2.4. Заказчик имеет право:
2.4.2. контролировать ход оказания Услуг Исполнителем по настоящему Договору без вмешательства в оперативно-хозяйственную деятельность Исполнителя;
2.4.1. в одностороннем порядке отказаться от исполнения настоящего Договора при условии оплаты Исполнителю фактически понесенных расходов.
3. Цена договора и порядок оплаты
3.1. Цена настоящего договора составляет ____________ (_______________________________) рублей 00 копеек.
3.2. Оплата услуг по настоящему договору производится Заказчиком в форме безналичного расчета в течение 10 (Десяти) календарных дней с момента подписания акта оказанных услуг.
4. Ответственность Сторон
4.1. В случае неисполнения или ненадлежащего исполнения обязательств по настоящему Договору Стороны несут ответственность в соответствии с действующим законодательством Российской Федерации и условиями Договора.
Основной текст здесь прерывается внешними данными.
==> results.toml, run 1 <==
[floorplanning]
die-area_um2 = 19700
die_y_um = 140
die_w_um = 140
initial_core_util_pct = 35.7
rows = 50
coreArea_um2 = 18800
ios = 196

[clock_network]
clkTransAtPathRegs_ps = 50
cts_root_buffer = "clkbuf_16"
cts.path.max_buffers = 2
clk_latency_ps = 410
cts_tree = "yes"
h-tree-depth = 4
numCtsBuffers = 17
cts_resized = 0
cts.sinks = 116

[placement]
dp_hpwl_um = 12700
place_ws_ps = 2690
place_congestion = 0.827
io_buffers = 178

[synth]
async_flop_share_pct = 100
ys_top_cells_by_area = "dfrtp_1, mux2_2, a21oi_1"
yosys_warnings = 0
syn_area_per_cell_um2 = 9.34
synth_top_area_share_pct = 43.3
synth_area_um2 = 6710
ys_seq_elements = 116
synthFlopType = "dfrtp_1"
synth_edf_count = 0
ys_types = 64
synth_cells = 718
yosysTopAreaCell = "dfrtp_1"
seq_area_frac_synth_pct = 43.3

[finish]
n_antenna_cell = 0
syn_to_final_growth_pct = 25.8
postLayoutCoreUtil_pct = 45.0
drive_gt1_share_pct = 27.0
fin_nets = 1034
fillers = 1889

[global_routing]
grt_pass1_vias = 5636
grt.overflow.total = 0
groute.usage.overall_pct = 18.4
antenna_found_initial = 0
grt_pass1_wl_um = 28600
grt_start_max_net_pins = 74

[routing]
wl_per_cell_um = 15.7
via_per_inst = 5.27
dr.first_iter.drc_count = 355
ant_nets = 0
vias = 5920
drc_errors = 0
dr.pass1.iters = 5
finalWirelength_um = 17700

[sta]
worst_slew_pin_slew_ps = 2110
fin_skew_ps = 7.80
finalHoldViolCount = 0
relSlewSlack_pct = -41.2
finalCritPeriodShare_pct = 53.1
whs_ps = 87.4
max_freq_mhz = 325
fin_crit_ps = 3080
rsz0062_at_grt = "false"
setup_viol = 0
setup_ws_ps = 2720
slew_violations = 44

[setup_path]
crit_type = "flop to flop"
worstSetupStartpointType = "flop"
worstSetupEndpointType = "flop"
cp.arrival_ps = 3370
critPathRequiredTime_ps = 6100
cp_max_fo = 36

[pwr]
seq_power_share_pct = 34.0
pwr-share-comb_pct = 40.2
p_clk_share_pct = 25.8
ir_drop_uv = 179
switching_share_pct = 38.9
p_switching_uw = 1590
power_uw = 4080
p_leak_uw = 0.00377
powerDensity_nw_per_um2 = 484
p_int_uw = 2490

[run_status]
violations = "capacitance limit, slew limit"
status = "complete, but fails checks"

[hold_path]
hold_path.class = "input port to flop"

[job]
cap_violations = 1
$ cat src/design/sbp_monitor_port.sv
// Controller end of the byte-wide status port with transmit staging FIFO
//
// Overview of operation
// Write a byte only while transmit-full is low, one strobe per byte.
// Back-to-back write strobes allowed, still gated by transmit-full every cycle.
// Peripheral raises transmit-full the cycle after a write that fills it.
// Peripheral raises transmit-full only because of a controller write.
// Pending bytes with transmit-full high stall the controller and block return.
// Peripheral should size buffer and drain rate so stalls stay rare.
// Read a byte only while receive-empty is low, strobe acknowledges it.
// Back-to-back read strobes allowed, still gated by receive-empty every cycle.
// Peripheral raises receive-empty the cycle after a read that emptied it.
// Peripheral raises receive-empty only because of a controller read.
// Initialization reads and discards received bytes until receive-empty.
// Transmit side is treated as ready right after initialization.
// Supervisor watches heartbeats; a silent heartbeat in observation is a fault.
// Supervisor monitors every die region heartbeat.
// CRC failure indicator asserts on detected CRC failures, transients expected.
// Supervisor flags a fault if CRC failure persists without correction.
// Per-die CRC failure indicators are wire-ORed onto one open-drain pin.
// Replacement buffers: one clock, fall-through, eight bits wide.
// Data-present indication is inverted to form the empty flag.
// All bytes on the port are ASCII text commands and reports.
// Every state change emits an SC line with the two-hex-digit state code; changes during a report line yield one line with the latest code.
// Both strobes stay low after reset until initialization begins.
`timescale 1ns/1ns

`include "sbp_defines.svh"

// Synchronous first-word fall-through FIFO held in flip-flops
module sbp_fifo #(
    parameter int W  = 8,
    parameter int D  = 16,
    parameter int AW = 4
) (
    input  wire logic          ref_clk,
    input  wire logic          rst_n,
    input  wire logic          in_valid,
    output logic               in_ready,
    input  wire logic [W-1:0]  in_data,
    output logic               out_valid,
    input  wire logic          out_ready,
    output logic [W-1:0]       out_data
);
    logic [W-1:0]  mem_ff [D];
    logic [AW-1:0] wr_ptr_ff;
    logic [AW-1:0] rd_ptr_ff;
    logic [AW:0]   count_ff;
    logic [AW:0]   nxt_count;
    wire           push;
    wire           pop;

    // Full and empty come straight from the occupancy count
    assign in_ready  = (count_ff != (AW+1)'(D));
    assign out_valid = (count_ff != '0);
    assign out_data  = mem_ff[rd_ptr_ff];
    assign push      = in_valid && in_ready;
    assign pop       = out_valid && out_ready;
    assign nxt_count = count_ff + (AW+1)'(push) - (AW+1)'(pop);

    // Pointers wrap naturally only when the depth is a power of two
    always_ff @(posedge ref_clk)
    begin
        if (!rst_n)
        begin
            wr_ptr_ff <= '0;
            rd_ptr_ff <= '0;
            count_ff  <= '0;
        end
        else
        begin
            wr_ptr_ff <= push ? wr_ptr_ff + AW'(1) : wr_ptr_ff;
            rd_ptr_ff <= pop ? rd_ptr_ff + AW'(1) : rd_ptr_ff;
            count_ff  <= nxt_count;
        end
    end

    // One storage word per entry, written when the write pointer selects it
    for (genvar i = 0; i < D; i++)
    begin : g_entry
        always_ff @(posedge ref_clk)
        begin
            if (push && (wr_ptr_ff == AW'(i)))
            begin
                mem_ff[i] <= in_data;
            end
        end
    end
endmodule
4.2. Стороны не несут имущественной и другой ответственности за полное или частичное невыполнение обязательств по настоящему Договору, если докажут, что надлежащее исполнение оказалось невозможным вследствие обстоятельств непреодолимой силы (стихийные бедствия, война и т. п.), т. е. чрезвычайных и непредотвратимых при данных условиях обстоятельств. Сторона, для которой в связи с названными обстоятельствами создалась невозможность выполнения своих обязательств по Договору, в пятидневный срок письменно извещает другую Сторону о прекращении выполнения обязательств по Договору с указанием причин неисполнения.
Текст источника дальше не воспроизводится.